_Supplied data_
▬▬▬
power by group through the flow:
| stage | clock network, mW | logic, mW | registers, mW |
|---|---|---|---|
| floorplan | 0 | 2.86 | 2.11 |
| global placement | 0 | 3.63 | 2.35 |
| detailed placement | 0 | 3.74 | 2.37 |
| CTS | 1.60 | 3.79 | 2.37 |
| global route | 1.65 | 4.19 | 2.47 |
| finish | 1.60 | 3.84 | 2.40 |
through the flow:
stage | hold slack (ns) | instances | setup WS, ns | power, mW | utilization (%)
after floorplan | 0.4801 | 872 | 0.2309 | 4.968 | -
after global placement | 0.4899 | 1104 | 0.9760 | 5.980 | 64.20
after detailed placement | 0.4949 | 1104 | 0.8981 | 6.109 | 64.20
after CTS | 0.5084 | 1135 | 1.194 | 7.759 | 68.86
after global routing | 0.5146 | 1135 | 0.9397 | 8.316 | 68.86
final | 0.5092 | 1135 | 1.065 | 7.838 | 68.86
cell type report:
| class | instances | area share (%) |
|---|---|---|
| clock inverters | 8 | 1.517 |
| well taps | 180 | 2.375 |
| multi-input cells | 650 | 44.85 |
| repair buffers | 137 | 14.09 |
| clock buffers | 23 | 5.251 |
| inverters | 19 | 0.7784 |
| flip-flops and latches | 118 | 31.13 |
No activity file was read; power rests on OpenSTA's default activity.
`src/rtl/calc2_top.sv`:
```
// Four independent two-cycle ADD/SUB/SHL/SHR calculator ports.
// Define CALC2_INVALID_CMD_RESP_EN to answer undefined nonzero commands with an error.
//
// state | meaning
// IDLE  | waiting for a command; operand1 and tag latched with it
// OP2   | latching operand2; result registered on the following edge
module calc2_port #(
  parameter int DATA_W = 32
) (
  input  logic              c_clk,
  input  logic              reset,
  input  logic [3:0]        cmd_i,
  input  logic [DATA_W-1:0] data_i,
  input  logic [1:0]        tag_i,
  output logic [1:0]        resp_o,
  output logic [DATA_W-1:0] data_o,
  output logic [1:0]        tag_o
);
  localparam logic [0:0] ST_IDLE = 1'b0;
  localparam logic [0:0] ST_OP2  = 1'b1;

  localparam logic [3:0] CMD_ADD = 4'h1;
  localparam logic [3:0] CMD_SUB = 4'h2;
  localparam logic [3:0] CMD_SHL = 4'h5;
  localparam logic [3:0] CMD_SHR = 4'h6;

  localparam logic [1:0] RESP_NONE = 2'b00;
  localparam logic [1:0] RESP_OK   = 2'b01;
  localparam logic [1:0] RESP_ERR  = 2'b10;

  logic [0:0]        state_q, state_d;
  logic [3:0]        cmd_q, cmd_d;
  logic [DATA_W-1:0] op1_q, op1_d;
  logic [DATA_W-1:0] op2_q, op2_d;
  logic [1:0]        tag_q, tag_d;
  logic              pend_q, pend_d;
  logic [1:0]        resp_q, resp_d;
  logic [DATA_W-1:0] rdata_q, rdata_d;
  logic [1:0]        rtag_q, rtag_d;

  logic              cmd_known;
  logic              cmd_accept;
  logic [DATA_W:0]   sum;
  logic [1:0]        res_resp;
  logic [DATA_W-1:0] res_data;

  always_comb begin
    cmd_known = (cmd_i == CMD_ADD) || (cmd_i == CMD_SUB) ||
                (cmd_i == CMD_SHL) || (cmd_i == CMD_SHR);
`ifdef CALC2_INVALID_CMD_RESP_EN
    cmd_accept = (cmd_i != 4'h0);
`else
    cmd_accept = cmd_known;
`endif
  end

  always_comb begin
    state_d = state_q;
    cmd_d   = cmd_q;
    op1_d   = op1_q;
    op2_d   = op2_q;
    tag_d   = tag_q;
    pend_d  = 1'b0;
    case (state_q)
      ST_IDLE: begin
        if (cmd_accept) begin
          cmd_d   = cmd_i;
          op1_d   = data_i;
          tag_d   = tag_i;
          state_d = ST_OP2;
        end
      end
      ST_OP2: begin
        op2_d   = data_i;
        pend_d  = 1'b1;
        state_d = ST_IDLE;
      end
      default: state_d = ST_IDLE;
    endcase
  end

  // Evaluated from the latched operands one edge after operand2 is taken.
  always_comb begin
    sum      = {1'b0, op1_q} + {1'b0, op2_q};
    res_resp = RESP_ERR;
    res_data = '0;
    case (cmd_q)
      CMD_ADD: begin
        if (!sum[DATA_W]) begin
          res_resp = RESP_OK;
          res_data = sum[DATA_W-1:0];
        end
      end
      CMD_SUB: begin
        if (op2_q <= op1_q) begin
          res_resp = RESP_OK;
          res_data = op1_q - op2_q;
        end
      end
      CMD_SHL: begin
        res_resp = RESP_OK;
        res_data = op1_q << op2_q[4:0];
      end
      CMD_SHR: begin
        res_resp = RESP_OK;
        res_data = op1_q >> op2_q[4:0];
      end
      default: begin
        res_resp = RESP_ERR;
        res_data = '0;
      end
    endcase
  end

  always_comb begin
    resp_d  = RESP_NONE;
    rdata_d = '0;
    rtag_d  = 2'b00;
    if (pend_q) begin
      resp_d  = res_resp;
      rdata_d = (res_resp == RESP_OK) ? res_data : '0;
      rtag_d  = tag_q;
    end
  end

  always_ff @(posedge c_clk) begin
    if (reset) begin
      state_q <= ST_IDLE;
      cmd_q   <= 4'h0;
      op1_q   <= '0;
      op2_q   <= '0;
      tag_q   <= 2'b00;
      pend_q  <= 1'b0;
      resp_q  <= RESP_NONE;
      rdata_q <= '0;
      rtag_q  <= 2'b00;
    end else begin
      state_q <= state_d;
      cmd_q   <= cmd_d;
      op1_q   <= op1_d;
      op2_q   <= op2_d;
      tag_q   <= tag_d;
      pend_q  <= pend_d;
      resp_q  <= resp_d;
      rdata_q <= rdata_d;
      rtag_q  <= rtag_d;
    end
  end

  assign resp_o = resp_q;
  assign data_o = rdata_q;
  assign tag_o  = rtag_q;
endmodule

module calc2_top #(
  parameter int DATA_W = 32
) (
  input  logic              c_clk,
  input  logic              reset,
  input  logic [3:0]        req1_cmd_in,
  input  logic [DATA_W-1:0] req1_data_in,
  input  logic [1:0]        req1_tag_in,
  input  logic [3:0]        req2_cmd_in,
  input  logic [DATA_W-1:0] req2_data_in,
  input  logic [1:0]        req2_tag_in,
  input  logic [3:0]        req3_cmd_in,
  input  logic [DATA_W-1:0] req3_data_in,
  input  logic [1:0]        req3_tag_in,
  input  logic [3:0]        req4_cmd_in,
  input  logic [DATA_W-1:0] req4_data_in,
  input  logic [1:0]        req4_tag_in,
  output logic [1:0]        out_resp1,
  output logic [DATA_W-1:0] out_data1,
  output logic [1:0]        out_tag1,
  output logic [1:0]        out_resp2,
  output logic [DATA_W-1:0] out_data2,
  output logic [1:0]        out_tag2,
  output logic [1:0]        out_resp3,
  output logic [DATA_W-1:0] out_data3,
  output logic [1:0]        out_tag3,
  output logic [1:0]        out_resp4,
  output logic [DATA_W-1:0] out_data4,
  output logic [1:0]        out_tag4
);
  calc2_port #(.DATA_W(DATA_W)) u_port1 (
    .c_clk(c_clk), .reset(reset),
    .cmd_i(req1_cmd_in), .data_i(req1_data_in), .tag_i(req1_tag_in),
    .resp_o(out_resp1), .data_o(out_data1), .tag_o(out_tag1)
  );
  calc2_port #(.DATA_W(DATA_W)) u_port2 (
    .c_clk(c_clk), .reset(reset),
    .cmd_i(req2_cmd_in), .data_i(req2_data_in), .tag_i(req2_tag_in),
    .resp_o(out_resp2), .data_o(out_data2), .tag_o(out_tag2)
  );
  calc2_port #(.DATA_W(DATA_W)) u_port3 (
    .c_clk(c_clk), .reset(reset),
    .cmd_i(req3_cmd_in), .data_i(req3_data_in), .tag_i(req3_tag_in),
    .resp_o(out_resp3), .data_o(out_data3), .tag_o(out_tag3)
  );
  calc2_port #(.DATA_W(DATA_W)) u_port4 (
    .c_clk(c_clk), .reset(reset),
    .cmd_i(req4_cmd_in), .data_i(req4_data_in), .tag_i(req4_tag_in),
    .resp_o(out_resp4), .data_o(out_data4), .tag_o(out_tag4)
  );
endmodule

```
[config.mk]
export PLATFORM = sky130hd
export DESIGN_NAME = sum_accumulator
export DESIGN_NICKNAME = d
export VERILOG_FILES = /design/src/rtl/sum_accumulator.sv
export SDC_FILE = /design/constraint.sdc
export NUM_CORES = 1
export LEC_CHECK = 0
export ABC_CLOCK_PERIOD_IN_PS = 1750
export CORE_UTILIZATION = 41
export CTS_CLUSTER_DIAMETER = 100
export DETAILED_ROUTE_END_ITERATION = 16
export GPL_TIMING_DRIVEN = 0
export PLACE_DENSITY = 0.76
export SLEW_MARGIN = 5
export SYNTH_ARGS = -nofsm -noshare
export SYNTH_HDL_FRONTEND = slang
export SYNTH_SLANG_ARGS = --single-unit
[constraint.sdc]
create_clock -name clk -period 1.75 [get_ports clk]
set_clock_uncertainty 0.2 [all_clocks]
set_input_delay 0.175 -clock clk [delete_from_list [all_inputs] [get_ports clk]]
set_output_delay 0.175 -clock clk [all_outputs]
set_load 0.1 [all_outputs]
[src/rtl/sum_accumulator.sv]
// sum_accumulator: accumulates COUNT unsigned sum words per block and then
// holds the total (with an overflow flag) until downstream accepts it.
// Optional build macro: SUM_ACC_SAT_EN. When it is defined, the accumulator
// saturates on overflow. When it is undefined, the accumulator wraps.
module sum_accumulator #(
  parameter int unsigned SUM_W = 5,
  parameter int unsigned COUNT = 4,
  parameter int unsigned ACC_W = 7
) (
  input  logic             clk,
  input  logic             rst,
  input  logic             in_valid,
  output logic             in_ready,
  input  logic [SUM_W-1:0] in_sum,
  output logic             out_valid,
  input  logic             out_ready,
  output logic [ACC_W-1:0] out_acc,
  output logic             out_ovf
);

  localparam int unsigned CNT_W = $clog2(COUNT + 1);

  typedef enum logic {
    ACCUM = 1'b0,
    HOLD  = 1'b1
  } state_t;

  state_t           state;
  state_t           state_nxt;
  logic [ACC_W-1:0] acc;
  logic [ACC_W-1:0] acc_nxt;
  logic [CNT_W-1:0] cnt;
  logic             ovf;
  logic [ACC_W:0]   sum;
  logic             in_xfer;
  logic             out_xfer;
  logic             last;

  assign in_xfer  = in_valid & in_ready;
  assign out_xfer = out_valid & out_ready;
  assign last     = (cnt == CNT_W'(COUNT - 1));
  assign sum      = {1'b0, acc} + {{(ACC_W + 1 - SUM_W){1'b0}}, in_sum};

  // Next accumulator value; the extra sum bit flags overflow
  always_comb begin
    acc_nxt = sum[ACC_W-1:0];
`ifdef SUM_ACC_SAT_EN
    if (sum[ACC_W]) acc_nxt = '1;
`else
    acc_nxt = sum[ACC_W-1:0];
`endif
  end

  // State register
  always_ff @(posedge clk) begin
    if (rst) state <= ACCUM;
    else     state <= state_nxt;
  end

  // Next-state and handshake outputs
  always_comb begin
    state_nxt = state;
    in_ready  = 1'b0;
    out_valid = 1'b0;
    case (state)
      ACCUM: begin
        in_ready = 1'b1;
        if (in_valid && last) state_nxt = HOLD;
      end
      HOLD: begin
        out_valid = 1'b1;
        if (out_ready) state_nxt = ACCUM;
      end
      default: state_nxt = ACCUM;
    endcase
  end

  // Accumulator, sample counter and overflow flag
  always_ff @(posedge clk) begin
    if (rst) begin
      acc <= '0;
      cnt <= '0;
      ovf <= 1'b0;
    end else if (in_xfer) begin
      acc <= acc_nxt;
      ovf <= ovf | sum[ACC_W];
      cnt <= last ? '0 : cnt + CNT_W'(1);
    end else if (out_xfer) begin
      acc <= '0;
      cnt <= '0;
      ovf <= 1'b0;
    end
  end

  assign out_acc = acc;
  assign out_ovf = ovf;

endmodule

==> results_dict.tcl, run 1 <==
set metrics [dict create \
    row_count 14 \
    drt_iter0_markers 8 \
    p_per_area_nw_per_um2 786 \
    syn_nets 93 \
    cp_slowest_cell "dfxtp_4" \
    synth_top_area_cell "dfxtp_1" \
    fin_hold_ws_ns 0.241 \
    gr-total-overflow 0 \
    p_leak_uw 0.000394 \
    hold_buffers 0 \
    critPathArrivalTime_ns 1.83 \
    setup_viol 1 \
    clk_latency_ns 0.28 \
    slew_viol_final 0 \
    dp_slack_ns -0.456 \
    ys_types 28 \
    coreArea_um2 1540 \
    first_global_vias 575 \
    max_stage_delay_ns 0.36 \
    root_buffer "clkbuf_4" \
    synthArstFlopShare 0 \
    drtAntennaViolNets 0 \
    cts_made_buffers 3 \
    antennaDiodeCount 0 \
    start_util 0.446 \
    clock.fmax_mhz 536 \
    path_clk_slew_ns 0.08 \
    wire_per_inst_um 12.3 \
    path_buf_inv 1 \
    setup_slack_ns -0.114 \
    synthTopCellsByArea "dfxtp_1 35%, ha_1 11%, nor2_1 7.1%" \
    timing.max_cap.violations 0 \
    wl_um 1440 \
    drive_gt1_frac 0.366 \
    clock_sinks 12 \
    die_w_um 42.9 \
    port_buffers 18 \
    clockBufferDepth 2 \
    timing_hold_violations_final 0 \
    drc 0 \
    crit_chain "ha_4, inv_2, fa_2, nand2b_4, a21oi_2, o211ai_2, mux2_4" \
    die_y_um 42.9 \
    cts_tree "yes" \
    vdd_drop_max_v 0.000618 \
    grt_usage 0.173 \
    seq_area_frac_synth 0.350 \
    finalCriticalPeriod_ns 1.86 \
    end_kind "flip-flop" \
    syn_area_um2 687 \
    grt_antenna_before_repair 0 \
    nets 118 \
    firstDrtPassIters 4 \
    crit_fanout 3 \
    crit_type "reg -> reg" \
    rsz0062_at_grt "yes" \
    dieArea_um2 1840 \
    vias 627 \
    cpLargestDelayFamily "adder cells" \
    dpl.hpwl_um 1080 \
    grt_max_degree 11 \
    cts_max_level 1 \
    start_kind "flip-flop" \
    yosys_warnings 0 \
    slew_headroom 0.637 \
    ios 19 \
    postSynthCellCount 77 \
    synth_top_area_frac 0.350 \
    cp.required_ns 1.71 \
    violations "negative setup slack" \
    gp_congestion 0.776 \
    finalSetupTns_ns -0.114 \
    ys.flop_type "dfxtp_1" \
    status "complete, but fails checks" \
    grt_pass1_wl_um 2400 \
    area_growth_syn_to_layout_pct 45.4 \
    fin_crit_sh 1.07 \
    viasPerCell 5.36 \
    power_uw 785 \
    most-common-layout-cells "13 x nor2_1, 10 x clkdlybuf4s15_2, 7 x clkdlybuf4s50_1, 6 x dfxtp_1, 5 x a21oi_1" \
    hold_class "in -> reg" \
    syn_area_per_cell_um2 8.92 \
    final_util 0.648 \
    worst_pin_slew_ns 0.547 \
    layout_commonest_cell "nor2_1" \
    synth_edf_count 0 \
    synth-seq-cells 12 \
]
[cells in the mapped netlist (2+ instances only)]
cell      number
a22oi_1        2
xnor2_1        2
nand2b_1       4
dfxtp_1       12
ha_1           6
nand2_1        3
o21ai_0        3
nor2_1        13
a21oi_1        7
inv_1          5
o31ai_1        2
nand3_1        2
[per-layer routing]
layer  GRT usage  up-vias  wire length (µm)
met1       0.203      295               642
met3      0.0426        4                62
met5           0        -                 0
li1            -      315                 -
met2       0.297       13               703
met4      0.0727        0                27
[cell type report]
| type | instances | area, µm² |
|---|---|---|
| sequential | 12 | 258 |
| clock inverter | 1 | 3.75 |
| tap | 16 | 20.0 |
| buffer | 2 | 15.0 |
| clock buffer | 3 | 22.5 |
| inverter | 5 | 22.5 |
| fill | 137 | 543 |
| timing repair buffer | 20 | 206 |
| multi-input combinational | 58 | 450 |
[timing repair]
action	CTS	global route
cloned	0	0
gates resized for setup	31	3
endpoints found under the setup margin	12	5
pin swaps	1	4
setup buffers	1	1
[worst paths after layout]
check             cells after the start         end  startpoint  slack, ns
setup / recovery                      7  out_acc[6]  out_acc[0]      -0.11
hold / removal                        4  out_acc[0]   in_sum[0]       0.24
setup reg to reg                      7  out_acc[6]  out_acc[0]      -0.11
hold reg to reg                       2      cnt[2]      cnt[2]       0.25
[registers in the layout, indices dropped and copies added, names as in the netlist]
signal   cells
out_ovf      1
out_acc      7
state        1
cnt          3
[cell families (layout without fill, tap and decap cells)]
family                     after synthesis  after routing  share of synthesized area
and+or+nand+nor                         26             26                      0.177
adders and majority gates                7              7                      0.138
xor gates and xnor gates                 2              2                     0.0255
AOI/OAI and AO/OA                       21             21                      0.224
DFF                                     12             12                      0.350
muxes                                    2              2                     0.0364
buffers and inverters                    7             31                     0.0492
[through the flow]
stage | instances | cell area, µm²
after floorplan | 77 | 738
after global placement | 111 | 938
after detailed placement | 111 | 938
after CTS | 116 | 983
after global routing | 117 | 998
final | 117 | 998
[worst min-delay path: stages]
cell and delay [ns]:
dlygate4sd2_1 0.23, ha_4 0.12, a22oi_1 0.07, nor2_1 0.08
[power breakdown]
| group | internal, µW | switching, µW | total [µW] | leakage, µW |
|---|---|---|---|---|
| sequential | 291 | 16.4 | 308 | 0.000102 |
| combinational | 104 | 195 | 299 | 0.000277 |
| clock | 82.6 | 96.1 | 179 | 0.0000154 |
(Power assumes the default switching activity.)
==> run 2: changes to the inputs <==
- GPL_TIMING_DRIVEN: 0 -> default
==> run 2 against run 1 <==
The run still ends with negative setup slack left. Die area did not move. Critical endpoint unchanged. Clock-buffer cell count did not move. Utilization increased by 9.3 points. Register-to-register slack about the same.
==> results_dict.tcl, run 2 (synthesized netlist as in run 1, its figures left out) <==
set metrics [dict create \
    end_kind "flip-flop" \
    critPathArrivalTime_ns 1.83 \
    top_layer_used "met4" \
    vdd_drop_max_v 0.000550 \
    rsz0062_at_grt "yes" \
    nFillCells 112 \
    clock_sinks 12 \
    dr_wl_met2_um 795 \
    status "complete, but fails checks" \
    cp.required_ns 1.72 \
    hold_buffers 0 \
    die_y_um 42.9 \
    start_util 0.446 \
    setup_slack_ns -0.110 \
    gp_congestion 0.778 \
    met3_length_um 69 \
    clk_latency_ns 0.27 \
    antennaDiodeCount 0 \
    slew_headroom 0.723 \
    p_leak_uw 0.000471 \
    firstDrtPassIters 4 \
    wire_per_inst_um 12.4 \
    path_clk_slew_ns 0.07 \
    port_buffers 18 \
    area_growth_syn_to_layout_pct 66.1 \
    drive_gt1_frac 0.411 \
    gr-total-overflow 0 \
    cts_max_level 1 \
    dpl.hpwl_um 1150 \
    largest_reg_flops 7 \
    cts_tree "yes" \
    root_buffer "clkbuf_4" \
    grt_pass1_wl_um 2480 \
    drt-met1-wl_um 653 \
    grt_max_degree 8 \
    crit_type "reg -> reg" \
    most-common-layout-cells "13 x nor2_1, 10 x buf_12, 10 x buf_4, 7 x clkdlybuf4s50_1, 6 x dfxtp_1" \
    dieArea_um2 1840 \
    worst_pin_slew_ns 0.416 \
    start_kind "flip-flop" \
    row_count 14 \
    first_global_vias 573 \
    cts_made_buffers 3 \
    instances_no_fill 123 \
    setup_viol 3 \
    timing.max_cap.violations 0 \
    hold_class "in -> reg" \
    vias 638 \
    viasPerCell 5.19 \
    drc 0 \
    p_per_area_nw_per_um2 750 \
    grt_antenna_before_repair 0 \
    coreArea_um2 1540 \
    drt_iter0_markers 12 \
    finalCriticalPeriod_ns 1.86 \
    clockBufferDepth 2 \
    drtAntennaViolNets 0 \
    slew_viol_final 0 \
    grt_usage 0.180 \
    crit_fanout 3 \
    ios 19 \
    placedCellCount 116 \
    timing_hold_violations_final 0 \
    dp_slack_ns -0.438 \
    clock.fmax_mhz 538 \
    nets 124 \
    layout_commonest_cell "nor2_1" \
    die_w_um 42.9 \
    wl_um 1520 \
    violations "negative setup slack" \
    fin_crit_sh 1.06 \
]
==> run 2: per-stage QoR <==
| stage | hold WS (ns) | utilization | instance area (µm²) | TNS, ns | total power (µW) |
|---|---|---|---|---|---|
| after global placement | 0.222 | 0.698 | 1080 | -1.55 | 664 |
| final | 0.237 | 0.740 | 1140 | -0.183 | 855 |
| after floorplan | 0.171 | - | 738 | -0.566 | 538 |
| after detailed placement | 0.228 | 0.698 | 1080 | -1.70 | 670 |
| after CTS | 0.232 | 0.719 | 1110 | -0.129 | 845 |
| after global routing | 0.234 | 0.740 | 1140 | -0.414 | 901 |
==> run 2: area by class of cell <==
type,count,area [µm²],share of cell area
Tap cell,16,20.0,0.0175
Inverter,5,22.5,0.0197
Clock buffer,3,22.5,0.0197
Multi-Input combinational cell,58,460,0.404
Sequential cell,12,258,0.226
Clock inverter,1,3.75,0.00329
Timing Repair Buffer,28,354,0.310
==> run 2: where the power goes <==
part | switching, µW | internal [µW] | total (µW)
Combinational | 206 | 161 | 367
Sequential | 21.6 | 291 | 313
Clock | 92.5 | 82.7 | 175
Total | 320 | 535 | 855
==> run 2: repair_timing <==
item                                    CTS  global route
pin swaps                                 4             5
endpoints found under the setup margin    2             5
resized for setup                         1             4
setup buffers                             1             2
==> run 2: path summary, 6_finish.rpt <==
check | startpoint | slack (ns) | endpoint | cells past startpoint
hold reg to reg | cnt[2] | 0.24 | cnt[2] | 2
setup / recovery | out_acc[0] | -0.11 | out_acc[6] | 7
hold / removal | in_sum[0] | 0.24 | out_acc[0] | 4
setup reg to reg | out_acc[0] | -0.11 | out_acc[6] | 7
==> run 2: critical path, stage by stage, from the launching register on <==
cell and delay (ns):
dfxtp_4 0.36, ha_4 0.13, inv_2 0.03, fa_2 0.33
nand2b_4 0.16, a21oi_2 0.13, o211ai_2 0.09, mux2_4 0.31
==> run 2: per-layer routing <==
metal	global-route usage	vias to the layer above
met2	0.288	14
met1	0.227	290
met3	0.0766	2
li1	-	332
met5	0	-
met4	0.0364	0
==> run 3: changes to the inputs <==
- TNS_END_PERCENT: default -> 1
==> run 3 against run 2 <==
The run still ends with negative setup slack left. Die area is the same. First-iteration DRC count rose by 42%. Cell area shrank 3.3%. Via count rose by 5.3%. Largest power group unchanged. Highest routed layer unchanged.
==> results_dict.tcl, run 3 (synthesized netlist as in run 1, its figures left out) <==
set metrics [dict create \
    grt_pass1_wl_um 2740 \
    timing_hold_violations_final 0 \
    start_util 0.446 \
    cp_slowest_cell "dfxtp_4" \
    rsz0062_at_grt "yes" \
    power_uw 853 \
    slew_headroom 0.779 \
    critPathArrivalTime_ns 1.82 \
    dpl.hpwl_um 1310 \
    cts_max_level 1 \
    setup_viol 1 \
    path_clk_slew_ns 0.08 \
    cpLargestDelayFamily "adder cells" \
    timing.max_cap.violations 0 \
    drt-met1-wl_um 713 \
    clk_latency_ns 0.27 \
    violations "negative setup slack" \
    crit_start "out_acc[0]" \
    grt_usage 0.202 \
    grt_antenna_before_repair 0 \
    p_per_area_nw_per_um2 773 \
    dr_wl_met2_um 860 \
    cts_tree "yes" \
    setup_slack_ns -0.0959 \
    nets 123 \
    wire_per_inst_um 13.4 \
    die_y_um 42.9 \
    start_kind "flip-flop" \
    most-common-layout-cells "13 x nor2_1, 10 x buf_12, 9 x buf_4, 7 x clkdlybuf4s50_1" \
    path_buf_inv 1 \
    first_global_vias 643 \
    cts_made_buffers 3 \
    finalCriticalPeriod_ns 1.85 \
    slew_viol_final 0 \
    crit_fanout 3 \
    top_layer_used "met4" \
    wl_um 1640 \
    ios 19 \
    p_leak_uw 0.000465 \
    clockBufferDepth 2 \
    gr-total-overflow 0 \
    hold_class "in -> reg" \
    row_count 14 \
    antennaDiodeCount 0 \
    end_kind "flip-flop" \
    nFillCells 110 \
    area_growth_syn_to_layout_pct 60.7 \
    crit_type "reg -> reg" \
    clock_sinks 12 \
    port_buffers 18 \
    root_buffer "clkbuf_4" \
    clock.fmax_mhz 542 \
    largest_reg_flops 7 \
    drive_gt1_frac 0.368 \
    drc 0 \
    grt_max_degree 8 \
    max_stage_delay_ns 0.36 \
    dieArea_um2 1840 \
    worstHoldStart "in_sum[0]" \
    hold_buffers 0 \
    met3_length_um 57 \
    fin_crit_sh 1.05 \
    status "complete, but fails checks" \
    coreArea_um2 1540 \
    viasPerCell 5.51 \
    regToRegStartpoint "out_acc[0]" \
    drtAntennaViolNets 0 \
    finalSetupTns_ns -0.0959 \
    firstDrtPassIters 4 \
    cp.required_ns 1.72 \
    die_w_um 42.9 \
    vdd_drop_max_v 0.000491 \
    vias 672 \
    gp_congestion 0.794 \
    crit_chain "ha_4, inv_2, fa_2, nand2b_4, a21oi_2, o211ai_2, mux2_4" \
    layout_commonest_cell "nor2_1" \
    worst_pin_slew_ns 0.331 \
    drt_iter0_markers 17 \
]
==> run 3: report_power, final <==
group	leakage, µW	switching [µW]	internal, µW
Combinational	0.000349	203	152
Clock	0.0000150	95.6	88.2
Sequential	0.000101	21.9	293
==> run 3: layout make-up <==
| cell class | instances | area, µm² | area share |
|---|---|---|---|
| inverters | 5 | 18.8 | 0.0170 |
| well taps | 16 | 20.0 | 0.0181 |
| multi-input cells | 58 | 439 | 0.398 |
| flip-flops and latches | 12 | 253 | 0.229 |
| clock buffers | 4 | 26.3 | 0.0238 |
| repair buffers | 27 | 347 | 0.314 |
==> run 3: final timing paths <==
check	to	slack [ns]	cells past startpoint
worst min-delay path	out_acc[0]	0.23	4
worst max-delay path	out_acc[6]	-0.1	7
worst max register to register	out_acc[6]	-0.1	7
worst min register to register	cnt[2]	0.26	2
==> run 3: metrics by stage <==
| step | area, µm² | worst slack (ns) | util | hold slack, ns | cells |
|---|---|---|---|---|---|
| final | 1100 | -0.0959 | 0.716 | 0.234 | 122 |
| after global routing | 1100 | -0.178 | 0.716 | 0.256 | 122 |
| after CTS | 1100 | -0.102 | 0.716 | 0.231 | 122 |
| after detailed placement | 1080 | -0.456 | 0.700 | 0.244 | 118 |
| after global placement | 1080 | -0.415 | 0.700 | 0.223 | 118 |
| after floorplan | 726 | -0.338 | - | 0.171 | 77 |
==> run 3: worst reg2reg max path, stage by stage, from the launching register on <==
cell and delay [ns]:
dfxtp_4 0.36, ha_4 0.13, inv_2 0.03, fa_2 0.33, nand2b_4 0.16, a21oi_2 0.13, o211ai_2 0.09, mux2_4 0.30
==> run 3: repair_timing <==
item	in CTS	in global routing
endpoints found under the setup margin	2	5
setup buffers	0	0
resized for setup	2	1
pin swaps	0	2
endpoints found under the hold margin	0	0
==> run 3: per-layer routing <==
layer  global-route usage  up-vias
met5                    0        -
met2                0.352       16
met3               0.0511        2
met4               0.0909        0
li1                     -      334
met1                0.230      320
▬▬▬
_Try it_
Reproduce only the lines above, starting at the line with "type | instances | area, µm² |" and ending at the line with "[cell families (layout", exactly as written.

_Expected answer_
| type | instances | area, µm² |
|---|---|---|
| sequential | 12 | 258 |
| clock inverter | 1 | 3.75 |
| tap | 16 | 20.0 |
| buffer | 2 | 15.0 |
| clock buffer | 3 | 22.5 |
| inverter | 5 | 22.5 |
| fill | 137 | 543 |
| timing repair buffer | 20 | 206 |
| multi-input combinational | 58 | 450 |
[timing repair]
action	CTS	global route
cloned	0	0
gates resized for setup	31	3
endpoints found under the setup margin	12	5
pin swaps	1	4
setup buffers	1	1
[worst paths after layout]
check             cells after the start         end  startpoint  slack, ns
setup / recovery                      7  out_acc[6]  out_acc[0]      -0.11
hold / removal                        4  out_acc[0]   in_sum[0]       0.24
setup reg to reg                      7  out_acc[6]  out_acc[0]      -0.11
hold reg to reg                       2      cnt[2]      cnt[2]       0.25
[registers in the layout, indices dropped and copies added, names as in the netlist]
signal   cells
out_ovf      1
out_acc      7
state        1
cnt          3
[cell families (layout without fill, tap and decap cells)]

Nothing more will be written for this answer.